Niklaus Meier ist Gesundheitsökonom und arbeitet am Institut für Gesundheitsökonomie und Gesundheitspolitik im Departement Gesundheit der BFH. Seine Forschungsschwerpunkte sind Assessments von Gesundheitstechnologien und Medikamente gegen seltene Krankheiten.

Gibt es Mittel, um den Konsum von Medikamenten zu bremsen?

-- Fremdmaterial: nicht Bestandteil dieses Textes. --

`src/rtl/text_write_scheduler.sv`:
```
// Sequences character-plane writes for the text path: arbitrates two byte streams, tracks the cursor, runs clear sweeps.
// One registered write per accepted byte (1 cycle); readies only in IDLE, so a requester stalls through HOLD and the whole clear sweep.
module text_write_scheduler #(
  parameter int COLS = 40,
  parameter int ROWS = 15
) (
  input  logic       clk,
  input  logic       reset,
  input  logic [7:0] a_data,
  input  logic       a_valid,
  output logic       a_ready,
  input  logic [7:0] b_data,
  input  logic       b_valid,
  output logic       b_ready,
  output logic [7:0] wr_char,
  output logic [5:0] wr_col,
  output logic [3:0] wr_row,
  output logic       wr_en,
  output logic [5:0] cur_col,
  output logic [3:0] cur_row,
  output logic       busy
);

  localparam logic [5:0] COL_MAX = 6'(COLS - 1);
  localparam logic [3:0] ROW_MAX = 4'(ROWS - 1);

  typedef enum logic [1:0] {IDLE, HOLD, CLEAR} state_t;

  typedef struct packed {
    logic [3:0] row;
    logic [5:0] col;
  } pos_t;

  typedef struct packed {
    logic       en;
    logic [7:0] chr;
    pos_t       pos;
  } wr_t;

  state_t state, state_nxt;
  wr_t    wr, wr_nxt;
  pos_t   cur, cur_nxt;
  pos_t   sweep, sweep_nxt;
  logic   clear_done, clear_done_nxt;
  logic   last_grant_b, last_grant_b_nxt;
  logic [7:0] byte_in;

  // Row-major step with wrap at the bottom-right corner (no scrolling).
  function automatic pos_t advance(input pos_t p);
    pos_t n;
    n = p;
    if (p.col == COL_MAX) begin
      n.col = '0;
      n.row = (p.row == ROW_MAX) ? '0 : p.row + 4'd1;
    end else begin
      n.col = p.col + 6'd1;
    end
    return n;
  endfunction

  always_ff @(posedge clk or posedge reset) begin
    if (reset) begin
      state        <= IDLE;
      wr           <= '0;
      cur          <= '0;
      sweep        <= '0;
      clear_done   <= 1'b0;
      last_grant_b <= 1'b1;
    end else begin
      state        <= state_nxt;
      wr           <= wr_nxt;
      cur          <= cur_nxt;
      sweep        <= sweep_nxt;
      clear_done   <= clear_done_nxt;
      last_grant_b <= last_grant_b_nxt;
    end
  end

  always_comb begin
    state_nxt        = state;
    wr_nxt           = wr;
    wr_nxt.en        = 1'b0;
    cur_nxt          = cur;
    sweep_nxt        = sweep;
    clear_done_nxt   = clear_done;
    last_grant_b_nxt = last_grant_b;
    a_ready          = 1'b0;
    b_ready          = 1'b0;
    byte_in          = 8'h00;

    case (state)
      IDLE: begin
        // Under contention the side that did not win last time gets the grant.
        a_ready = a_valid && (!b_valid || last_grant_b);
        b_ready = b_valid && (!a_valid || !last_grant_b);
        if (a_ready || b_ready) begin
          last_grant_b_nxt = b_ready;
          byte_in          = b_ready ? b_data : a_data;
          state_nxt        = HOLD;
          if (byte_in >= 8'h20 && byte_in <= 8'h7E) begin
            wr_nxt.en  = 1'b1;
            wr_nxt.chr = byte_in;
            wr_nxt.pos = cur;
            cur_nxt    = advance(cur);
          end else if (byte_in == 8'h0D || byte_in == 8'h0A) begin
            cur_nxt.col = '0;
            cur_nxt.row = (cur.row == ROW_MAX) ? '0 : cur.row + 4'd1;
          end else if (byte_in == 8'h08) begin
            if (cur.col != '0 || cur.row != '0) begin
              if (cur.col != '0) begin
                cur_nxt.col = cur.col - 6'd1;
              end else begin
                cur_nxt.col = COL_MAX;
                cur_nxt.row = cur.row - 4'd1;
              end
              wr_nxt.en  = 1'b1;
              wr_nxt.chr = 8'h20;
              wr_nxt.pos = cur_nxt;
            end
          end else if (byte_in == 8'h0C) begin
            state_nxt      = CLEAR;
            sweep_nxt      = '0;
            clear_done_nxt = 1'b0;
          end
        end
      end

      HOLD: state_nxt = IDLE;

      CLEAR: begin
        // Stay in CLEAR while the final strobe is on the bus so readies stay low.
        if (clear_done) begin
          state_nxt      = IDLE;
          cur_nxt        = '0;
          clear_done_nxt = 1'b0;
        end else begin
          wr_nxt.en  = 1'b1;
          wr_nxt.chr = 8'h20;
          wr_nxt.pos = sweep;
          if (sweep.col == COL_MAX && sweep.row == ROW_MAX) begin
            clear_done_nxt = 1'b1;
          end else begin
            sweep_nxt = advance(sweep);
          end
        end
      end

      default: state_nxt = IDLE;
    endcase
  end

  assign wr_en   = wr.en;
  assign wr_char = wr.chr;
  assign wr_col  = wr.pos.col;
  assign wr_row  = wr.pos.row;
  assign cur_col = cur.col;
  assign cur_row = cur.row;
  assign busy    = (state != IDLE);

endmodule

```
`config.mk`:
```
export PLATFORM = sky130hd
export DESIGN_NAME = text_write_scheduler
export DESIGN_NICKNAME = d
export VERILOG_FILES = /design/src/rtl/text_write_scheduler.sv
export SDC_FILE = /design/constraint.sdc
export NUM_CORES = 1
export LEC_CHECK = 0
export BUFFER_PORTS_ARGS = -buffer_cell sky130_fd_sc_hd__buf_4
export CAP_MARGIN = 5
export CORE_ASPECT_RATIO = 0.6
export CORE_UTILIZATION = 51
export CTS_CLUSTER_DIAMETER = 120
export CTS_CLUSTER_SIZE = 8
export DETAILED_ROUTE_END_ITERATION = 10
export PLACE_DENSITY = 0.86
export SETUP_SLACK_MARGIN = 0.15
export SYNTH_ARGS = -nofsm -noshare
export SYNTH_HDL_FRONTEND = slang
export SYNTH_SLANG_ARGS = --single-unit
```
`constraint.sdc`:
```
create_clock -name clk -period 2.85 [get_ports clk]
set_clock_uncertainty 0.2 [all_clocks]
set_input_delay 0 -clock clk [delete_from_list [all_inputs] [get_ports clk]]
set_output_delay 0 -clock clk [all_outputs]
set_load 0.01 [all_outputs]
```
==> reports/summary.txt <==
met1 usage: 45.2%
met2 usage: 46.1%
Setup Viol. Count Final: 0
WL per Instance: 19.1 um
gr busiest metal: met2
Final Critical Period: 2.63 ns
Worst-Skew Late Latency: 0.31 ns
WP data required: 2.87 ns
worst setup path category: register to register
Starting Density: 55.0%
Die Area: 0.00596 mm2
row count: 20
CORE AREA: 0.00523 mm2
synth cell count leaders: dfrtp_1, nor2_1, o21ai_0
synth unique cells: 64
Cells after Synth: 329
Antenna Nets Post-Route: 0
Final #Nets: 438
Worst slew margin: 54.9%
Async S/R FF share, synth: 100%
Critical Path Sink Type: register
diode insertion count for antenna repair: 0
I/O pin total: 52
Synth Net Count: 358
Slew @ Worst Pin: 0.669 ns
DRT Pass-1 Iters: 7
total chip power: 2.80 mW
antenna violations before repair: 0
status: complete, no violations
delay-heaviest family, CP: compound AO/OA/AOI/OAI gates
Max-Cap Viols: 0
peak per-stage delay on the critical path: 0.41 ns
final slew viol count: 0
layout cells sized above 1: 24.9%
Buf/Inv on CP: 2
first-pass GRT wire length: 14100 um
unrepaired setup endpoints after global routing: yes
post-CTS setup buffers: 0
worst vdd ir: 0.559 mV
CTS root buf: clkbuf_8
WP data arrival: 2.65 ns
Die Ht: 60.2 um
cell taking the most area after synthesis: dfrtp_1
yosys warns: 0
HPWL after DPL: 6140 um
Final WS setup: 0.219 ns
Leakage: 1.66 nW
Port Buffers: 51
CP Max Fanout: 8
register bit total from synthesis: 43
total routed wirelength: 9090 um
met3 Usage GRT: 7.02%
Reg clk slew, reported paths: 0.09 ns
Hold Path Class: input port to register
ys flop type: dfrtp_1
PD cells: 741 mW/mm2
vias in the first global route: 2756
H-tree depth: 2
most frequent cell after synthesis: dfrtp_1
Area Overhead vs Synth: 31.3%
Post-Syn Area: 0.00288 mm2
DP Worst Slack: 0.183 ns
clock sinks: 43
Fin. Hold Viols: 0
Critical Path, Cell by Cell: inv_1 > ha_1 > nand2b_1 > nor4_4 > nand2_2 > o32a_1 > o32ai_4 > buf_4 > nand2_1 > o21ai_0
max frequency: 380 MHz
Num CTS Buffers: 5
CTS Buffer Depth: 2
largest net degree at the start of global routing: 44
Vias: 3115
slowest CP cell: dfrtp_1
DR vias/cell: 6.54
CTS tree: done
grt ovf: 0
Synth area leaders: dfrtp_1, o21ai_0, nor2_1, nand2_1, ha_1
1st-iter DRT viols: 319
area share of the leading cell type in the synthesized netlist: 36.5%
Final Wtd Congestion: 0.981
sequential area share after synthesis: 37.4%
Remaining DRCs: 0
Setup crit start kind: register
die width: 99.0 um
GRT Total Usage: 31.2%
fin crit share: 92.3%
Setup TNS: 0 ns
Mapped Avg Cell Area: 8.75 um2
Post-synth EDFFs: 0
[power by group]
part           internal [mW]  switching, mW
Combinational          0.648          0.799
Sequential             0.763          0.174
Clock                  0.175          0.241
Total                   1.59           1.21
[logic make-up (layout without fill, tap and decap cells)]
family / after synthesis / count (layout) / share of synthesized area [%]
AO/OA/AOI/OAI: 107 / 107 / 28.0
multiplexers: 7 / 7 / 2.43
AND/OR/NAND/NOR: 127 / 127 / 21.8
adder cells (fa/ha/maj): 9 / 9 / 3.91
flip-flops: 43 / 43 / 37.4
buffers and inverters: 31 / 112 / 4.87
XOR/XNOR: 5 / 5 / 1.52
[path summary, 6_finish.rpt]
path	slack (ns)	from	cells past startpoint	endpoint
worst max-delay path	0.22	cur_col[0]	10	wr_char[6]
worst min-delay path	0.10	a_data[2]	4	state[1]
worst max register to register	0.22	cur_col[0]	10	wr_char[6]
worst min register to register	0.30	wr_char[2]	2	wr_char[2]
max in group asynchronous	1.88	reset	4	cur_col[3]
min in group asynchronous	0.18	reset	4	sweep[4]
[registers in the layout, summed over array words and instances, names as in the netlist, 2 cells and up]
register,flops
state,2
wr_col,6
cur_col,6
wr_row,4
wr_char,8
sweep,10
cur_row,4
[routing by layer]
layer | share of wire, % | routed length, um
met5 | 0 | 0
met4 | 2.3 | 206
met3 | 12 | 1120
met2 | 42 | 3820
met1 | 43 | 3940
[placed cells by master (no fill, tap or decap), types with 3 or more instances in the layout]
cell type	instances
inv_1	13
xnor2_1	3
nand2b_1	5
a21oi_1	18
mux2i_1	7
buf_4	73
nor2_1	33
o31ai_1	6
a22o_1	4
nand3_1	13
dlygate4sd3_1	18
ha_1	9
nor3b_1	3
nor3_1	9
nand2_1	31
nand4_1	6
a21o_1	3
a221o_1	9
dfrtp_1	42
o32a_1	3
and3_1	3
clkbuf_8	5
o21ai_0	34
[stage by stage]
step / instance area (um2) / utilization (%) / std cells / hold slack [ns]
finish: 3780 / 72.2 / 476 / 0.105
detailed placement: 3420 / 65.4 / 450 / -0.0154
floorplan: 2880 / - / 329 / -0.130
global route: 3780 / 72.2 / 476 / 0.110
global placement: 3420 / 65.4 / 450 / -0.0199
CTS: 3700 / 70.7 / 476 / 0.0500
[final cells by class]
type / count / area (um2)
clock buffers: 5 / 68.8
clock inverters: 3 / 25.0
fillers: 371 / 1450
inverters: 13 / 48.8
multi-input cells: 255 / 1750
flip-flops and latches: 43 / 1080
well taps: 66 / 82.6
repair buffers: 91 / 728
[tightest hold or removal path, delay by kind of cell]
kind            cells  cell delay [ns]
buf+inv             2             0.30
compound gates      2             0.27
[repair_timing]
item / 4_1_cts / 5_1_grt
resized for setup: 0 / 13
hold buffers: 18 / 0
endpoints found under the hold margin: 51 / 0
setup endpoints to repair: 0 / 32
(Power assumes the default switching activity.)
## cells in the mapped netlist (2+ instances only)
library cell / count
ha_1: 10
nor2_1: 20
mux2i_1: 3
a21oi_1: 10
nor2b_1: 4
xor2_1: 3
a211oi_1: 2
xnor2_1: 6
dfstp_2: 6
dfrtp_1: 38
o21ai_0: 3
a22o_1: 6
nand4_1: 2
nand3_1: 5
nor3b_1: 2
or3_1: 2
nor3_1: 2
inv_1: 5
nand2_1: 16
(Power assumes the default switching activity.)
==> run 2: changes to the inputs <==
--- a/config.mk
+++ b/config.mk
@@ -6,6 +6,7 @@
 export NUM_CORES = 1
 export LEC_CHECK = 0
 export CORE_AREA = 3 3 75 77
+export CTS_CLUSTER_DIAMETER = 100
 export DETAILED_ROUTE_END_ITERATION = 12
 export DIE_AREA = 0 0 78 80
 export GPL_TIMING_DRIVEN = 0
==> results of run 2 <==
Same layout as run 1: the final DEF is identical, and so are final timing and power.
`src/rtl/demoman_pkg.sv`:
```
// Shared encodings for the match sequencer: game states, winner codes and
// the default health width.
package demoman_pkg;

    localparam int DEFAULT_HEALTH_W = 3;

    typedef enum logic [2:0] {
        GS_IDLE       = 3'd0,
        GS_COUNTDOWN  = 3'd1,
        GS_FIGHT      = 3'd2,
        GS_KO         = 3'd3,
        GS_MATCH_OVER = 3'd4
    } game_state_e;

    typedef enum logic [1:0] {
        WIN_NONE = 2'd0,
        WIN_P1   = 2'd1,
        WIN_P2   = 2'd2
    } winner_e;

endpackage

```
`src/rtl/match_controller_sec_timer.sv`:
```
// Frame counter plus seconds down-counter. 'expired' flags the frame on
// which the last remaining second runs out.
module sec_timer #(
    parameter int FRAMES_PER_SEC = 60,
    parameter int SEC_W          = 7
) (
    input  logic             clk,
    input  logic             rst,
    input  logic             load,
    input  logic [SEC_W-1:0] load_value,
    input  logic             enable,
    output logic [SEC_W-1:0] seconds,
    output logic             expired
);

    localparam int FRAME_W = (FRAMES_PER_SEC > 1) ? $clog2(FRAMES_PER_SEC) : 1;
    localparam logic [FRAME_W-1:0] FRAME_LAST = FRAME_W'(FRAMES_PER_SEC - 1);

    logic [FRAME_W-1:0] frame;
    logic               wrap;

    assign wrap    = enable && (frame == FRAME_LAST) && (seconds != '0);
    assign expired = wrap && (seconds == SEC_W'(1));

    // Load wins over counting so a re-arm never loses its first frame.
    always_ff @(posedge clk) begin
        if (rst) begin
            frame   <= '0;
            seconds <= '0;
        end else if (load) begin
            frame   <= '0;
            seconds <= load_value;
        end else if (enable && (seconds != '0)) begin
            if (wrap) begin
                frame   <= '0;
                seconds <= seconds - SEC_W'(1);
            end else begin
                frame   <= frame + FRAME_W'(1);
            end
        end
    end

endmodule

```
`src/rtl/match_controller.sv`:
```
// Round/match sequencer: countdown, fight, KO hold and match end.
// Define MATCH_ROUND_TIMER_EN to enable the round time limit.
module match_controller
    import demoman_pkg::*;
#(
    parameter int FRAMES_PER_SEC    = 60,
    parameter int COUNTDOWN_SECONDS = 3,
    parameter int ROUND_SECONDS     = 99,
    parameter int KO_FRAMES         = 120,
    parameter int ROUNDS_TO_WIN     = 2,
    parameter int HEALTH_W          = DEFAULT_HEALTH_W
) (
    input  logic                clk,
    input  logic                rst,
    input  logic                start,
    input  logic [HEALTH_W-1:0] player1_health,
    input  logic [HEALTH_W-1:0] player2_health,
    output logic [2:0]          game_state,
    output logic                freeze,
    output logic                round_reset,
    output logic [3:0]          countdown_digit,
    output logic [6:0]          round_timer,
    output logic [1:0]          p1_wins,
    output logic [1:0]          p2_wins,
    output logic [1:0]          winner
);

    localparam int KO_W = $clog2(KO_FRAMES + 1);
    localparam logic [KO_W-1:0] KO_LAST     = KO_W'(KO_FRAMES - 1);
    localparam logic [1:0]      WINS_TARGET = 2'(ROUNDS_TO_WIN);

    game_state_e     state_q, state_d;
    winner_e         winner_q, winner_d;
    logic            start_q, start_edge;
    logic            round_reset_d;
    logic            clear_wins, p1_inc, p2_inc, set_winner;
    logic            p1_ko, p2_ko, ko_any;
    logic            cd_expired, rt_expired;
    logic [KO_W-1:0] ko_cnt;

    assign start_edge = start & ~start_q;
    assign p1_ko      = (player1_health == '0);
    assign p2_ko      = (player2_health == '0);
    assign game_state = state_q;
    assign winner     = winner_q;

    // Every entry into COUNTDOWN coincides with a round_reset pulse.
    sec_timer #(.FRAMES_PER_SEC(FRAMES_PER_SEC), .SEC_W(4)) u_countdown (
        .clk        (clk),
        .rst        (rst),
        .load       (round_reset_d),
        .load_value (4'(COUNTDOWN_SECONDS)),
        .enable     (state_q == GS_COUNTDOWN),
        .seconds    (countdown_digit),
        .expired    (cd_expired)
    );

`ifdef MATCH_ROUND_TIMER_EN
    logic rt_load, rt_enable;
    assign rt_load   = (state_q == GS_COUNTDOWN) && cd_expired;
    // Freeze the display on a KO frame so it shows the time left at the KO.
    assign rt_enable = (state_q == GS_FIGHT) && !ko_any;

    sec_timer #(.FRAMES_PER_SEC(FRAMES_PER_SEC), .SEC_W(7)) u_round_timer (
        .clk        (clk),
        .rst        (rst),
        .load       (rt_load),
        .load_value (7'(ROUND_SECONDS)),
        .enable     (rt_enable),
        .seconds    (round_timer),
        .expired    (rt_expired)
    );
`else
    assign rt_expired  = 1'b0;
    assign round_timer = '0;
`endif

    always_comb begin
        state_d       = state_q;
        round_reset_d = 1'b0;
        clear_wins    = 1'b0;
        p1_inc        = 1'b0;
        p2_inc        = 1'b0;
        set_winner    = 1'b0;
        winner_d      = WIN_NONE;
        ko_any        = 1'b0;
        case (state_q)
            GS_IDLE, GS_MATCH_OVER: begin
                if (start_edge) begin
                    state_d       = GS_COUNTDOWN;
                    round_reset_d = 1'b1;
                    clear_wins    = 1'b1;
                end
            end
            GS_COUNTDOWN: begin
                if (cd_expired) state_d = GS_FIGHT;
            end
            GS_FIGHT: begin
                ko_any = p1_ko | p2_ko;
                if (p1_ko && p2_ko) begin
                    state_d = GS_KO;
                end else if (p2_ko) begin
                    state_d = GS_KO;
                    p1_inc  = 1'b1;
                end else if (p1_ko) begin
                    state_d = GS_KO;
                    p2_inc  = 1'b1;
                end else if (rt_expired) begin
                    state_d = GS_KO;
                    p1_inc  = (player1_health > player2_health);
                    p2_inc  = (player2_health > player1_health);
                end
            end
            GS_KO: begin
                if (ko_cnt == KO_LAST) begin
                    if (p1_wins == WINS_TARGET) begin
                        state_d    = GS_MATCH_OVER;
                        set_winner = 1'b1;
                        winner_d   = WIN_P1;
                    end else if (p2_wins == WINS_TARGET) begin
                        state_d    = GS_MATCH_OVER;
                        set_winner = 1'b1;
                        winner_d   = WIN_P2;
                    end else begin
                        state_d       = GS_COUNTDOWN;
                        round_reset_d = 1'b1;
                    end
                end
            end
            default: state_d = GS_IDLE;
        endcase
    end

    always_ff @(posedge clk) begin
        if (rst) begin
            state_q     <= GS_IDLE;
            freeze      <= 1'b1;
            round_reset <= 1'b0;
            start_q     <= 1'b0;
            ko_cnt      <= '0;
            p1_wins     <= '0;
            p2_wins     <= '0;
            winner_q    <= WIN_NONE;
        end else begin
            state_q     <= state_d;
            freeze      <= (state_d != GS_FIGHT);
            round_reset <= round_reset_d;
            start_q     <= start;
            ko_cnt      <= (state_q == GS_KO) ? ko_cnt + KO_W'(1) : '0;
            if (clear_wins) begin
                p1_wins <= '0;
                p2_wins <= '0;
            end else begin
                if (p1_inc && (p1_wins != 2'd3)) p1_wins <= p1_wins + 2'd1;
                if (p2_inc && (p2_wins != 2'd3)) p2_wins <= p2_wins + 2'd1;
            end
            if (clear_wins)      winner_q <= WIN_NONE;
            else if (set_winner) winner_q <= winner_d;
        end
    end

endmodule

```
`config.mk`:
```
export PLATFORM = sky130hd
export DESIGN_NAME = match_controller
export DESIGN_NICKNAME = d
export VERILOG_FILES = /design/src/rtl/demoman_pkg.sv /design/src/rtl/match_controller_sec_timer.sv /design/src/rtl/match_controller.sv
export SDC_FILE = /design/constraint.sdc
export NUM_CORES = 1
export LEC_CHECK = 0
export ABC_AREA = 1
export CORE_MARGIN = 2
export CORE_UTILIZATION = 53
export CTS_CLUSTER_DIAMETER = 150
export DETAILED_ROUTE_END_ITERATION = 8
export PLACE_DENSITY = 0.88
export SYNTH_ARGS = -nofsm -noshare
export SYNTH_HDL_FRONTEND = slang
export SYNTH_HIERARCHICAL = 1
export SYNTH_SLANG_ARGS = --single-unit
export TNS_END_PERCENT = 10
```
`constraint.sdc`:
```
create_clock -name clk -period 4.55 [get_ports clk]
set_input_delay 1.365 -clock clk [delete_from_list [all_inputs] [get_ports clk]]
set_output_delay 1.365 -clock clk [all_outputs]
set_load 0.03 [all_outputs]
```
==> impl_metrics.csv <==
group,metric,value,unit
clock_tree,clock_path_buffers,2,
cells_and_area,nets,292,
global_route,grt_first_pass_wirelength,5223,um
synthesis,synthTopCellsByCount,"nand2_1, nor2_1, inv_1",
sta,hold_viol_final,0,
cells_and_area,diodes,0,
global_route,grt_max_degree,10,
drt,drc_errors,0,
sta,rsz0062_at_grt,"no",
die,initial_utilization,0.5525,
drt,via_per_inst,4.633,
global_route,grt-ovfl-total,0,
sta,period_share,0.6364,
clock_tree,cts_resized,0,
drt,drtIter0Drc,57,
drt,vias,1478,
die,die_h,60.18,um
min_path,hold-path-cell-count,1,
drt,routed_wl,3022,um
clock_tree,cts.sinks,29,
die,die_area,0.003622,sq mm
clock_tree,clk_pin_slew_worst_paths,0.08,ns
run,drv_cap,0,
synthesis,yosysTopAreaCell,"dfxtp_1",
cells_and_area,fillers,262,
synthesis,yosys.area.top_type_share,0.3470,
setup_path,r2r_cells,11,
run_status,status,"complete, no violations",
setup_path,crit_required,3.18,ns
global_route,grt_antenna_before_repair,0,
sta,min_period,2.896,ns
cells_and_area,multi_input_area,927.1,sq um
setup_path,slowest_stage,"clkdlybuf4s50_1",
global_route,grt_pass1_vias,1286,
setup_path,cp.depth,1,
power,leakagePower,0.0008706,uW
global_route,grt_usage,0.1956,
synthesis,syn_area_per_cell,6.856,sq um
synthesis,synth_most_common_cell,"nand2_1",
setup_path,critPathTopFamily,"buffers and inverters",
setup_path,crit_path_start_kind,"register",
cells_and_area,seq_area,580.6,sq um
synthesis,yosysWarnings,6,
clock_tree,cts_setup_buffers,0,
cells_and_area,area_growth,18.77,%
synthesis,synth_area,0.001673,sq mm
cells_and_area,fin_util,0.6562,
synthesis,yosys_most_used_dff,"dfxtp_1",
setup_path,max_stage_delay,0.72,ns
die,die_x,60.18,um
synthesis,synth_seq_cells,29,
min_path,holdCritPathClass,"register to register",
setup_path,path_class,"register to primary output",
setup_path,cp_cell_sequence,"clkdlybuf4s50_1",
setup_path,worstPathMaxFanout,5,
synthesis,ys_top_cells_by_area,"dfxtp_1, nand2_1, nor2_1, inv_1, nand3_1",
synthesis,yosysSeqAreaShare,0.3470,
placed_design,gp_congestion,0.8249,
cells_and_area,drive_gt1_frac,0.1091,
setup_path,cp.arrival,1.53,ns
synthesis,synthCells,244,
clock_tree,cts_buffers,5,
setup_path,path_buf_inv,1,
power,peakVddDrop,0.0001820,V
drt,drtAntennaViolNets,0,
clock_tree,cts_root_buf,"clkbuf_4",
sta,fmax,0.3453,GHz
die,core-area,0.003028,sq mm
sta,setup_viol,0,
clock_tree,htree_levels,2,
die,ios,31,
drt,wl_per_cell,9.473,um
clock_tree,cts_tree,"yes",
drt,firstDrtPassIters,4,
placed_design,io_buffers,23,
synthesis,synth_edf_count,0,
synthesis,async_reset_ff_frac,0,
power,power_density,261.4,mW/mm^2
synthesis,synthDistinctLibCells,29,
setup_path,end_kind,"primary output",
placed_design,dp_hpwl,2389,um
clock_tree,insertion_delay,0.32,ns
sta,fin_worst_skew,0.005261,ns
die,rows,20,
sta,maxSlewViolCount,0,
sta,tns,0,ns
clock_tree,ctsHoldBuffers,0,
## state kept, by name, indices dropped and copies added, names as in the netlist
signal and count:
ko_cnt 7, u_countdown/frame 6, u_countdown/seconds 4, game_state 3, p1_wins 2, p2_wins 2, winner 2, freeze 1
round_reset 1, start_q 1
## final cells by class
| type | instances | share of cell area |
|---|---|---|
| multi-input combinational | 179 | 0.4666 |
| timing repair buffer | 23 | 0.1159 |
| clock buffer | 7 | 0.02771 |
| tap | 44 | 0.02771 |
| sequential | 29 | 0.2922 |
| inverter | 37 | 0.06990 |
## final timing paths
path	from	slack (ns)	to
min reg2reg	ko_cnt[0]	0.45	ko_cnt[0]
max	u_countdown/seconds[2]	1.65	countdown_digit[2]
min	ko_cnt[0]	0.45	ko_cnt[0]
max reg2reg	p2_wins[0]	2.66	u_countdown/seconds[3]
## power by group
part	switching [uW]	internal, uW
clock	82.7	72.8
combinational	60.5	35.3
sequential	8.33	260
## logic make-up (layout without fill, tap and decap cells)
group,after synthesis,in the layout,synth area share
AND/OR/NAND/NOR,140,140,0.3934
buffers and inverters,45,67,0.1189
flip-flops,29,29,0.3470
AO/OA/AOI/OAI,17,17,0.06059
adder cells (fa/ha/maj),8,8,0.05984
XOR/XNOR,3,3,0.01571
other,2,11,0.004489
## metal layers
metal | share of wire | GRT usage
met1 | 0.51 | 0.2609
met2 | 0.44 | 0.2950
met3 | 0.037 | 0.06494
met4 | 0.013 | 0.06667
met5 | 0 | 0
## stage by stage
stage	cells	worst slack (ns)	instance area [sq um]	hold slack (ns)	power [uW]
after floorplan	253	2.255	1707	0.4179	347.0
after detailed placement	312	1.609	1932	0.4370	369.3
after global routing	319	1.577	1987	0.4739	549.7
final	319	1.654	1987	0.4527	519.4
after global placement	312	1.683	1932	0.4317	367.6
after CTS	319	1.640	1987	0.4572	523.6
## cells in the final DEF (no fill, tap or decap), drive strengths merged, types with 3 or more instances in the layout
cell           count
nand2             66
nor2              44
inv               37
dfxtp             29
nand3             24
clkdlybuf4s50     23
conb              11
a21oi             10
ha                 8
clkbuf             7
o21ai              3
Note: power is estimated with default switching activity, not from simulation.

Es wäre heikel zu verlangen, den Konsum von Medikamenten um einen bestimmten Wert zu senken, denn eine lineare Reduktion könnte Auswirkungen auf die Gesundheit der Bevölkerung haben. Bei individuellen Typen von Medikamenten wäre aber eine Überprüfung durchaus angebracht. Antibiotika beispielsweise werden zu oft verschrieben, manchmal sogar bei viralen Infekten, gegen welche sie gar nicht nützen. In der Onkologie werden Behandlungen zum Teil auch dann fortgeführt, wenn bereits klar ist, dass sie nur mit geringer Wahrscheinlichkeit das Leben der Patient*innen verlängern werden und eine Fortsetzung der Therapie eventuell gar nicht im besten Interesse der Betroffenen liegt.

Auf der Ebene des Gesamtsystems sehe ich vor allem zwei Sparmöglichkeiten: die weitere Erhöhung des Anteils an Generika und die Preisgestaltung von Medikamenten. Generika haben bei uns einen Marktanteil von 17 Prozent, in Deutschland beispielsweise machen sie 80 Prozent des Gesamtvolumens aus. Die Medikamentenpreise wiederum liegen in der Schweiz teilweise deutlich über denjenigen in umliegenden Staaten. Da liegt einiges an Sparpotenzial drin.

Gesundheitsökonom Niklaus Meier erklärt einer Zuhörerin etwas mithilfe eines Whiteboards.
Gesundheitsökonom Niklaus Meier erklärt im Interview, wie der ansteigende Medikamentenkonsum in der Schweiz einzuordnen ist.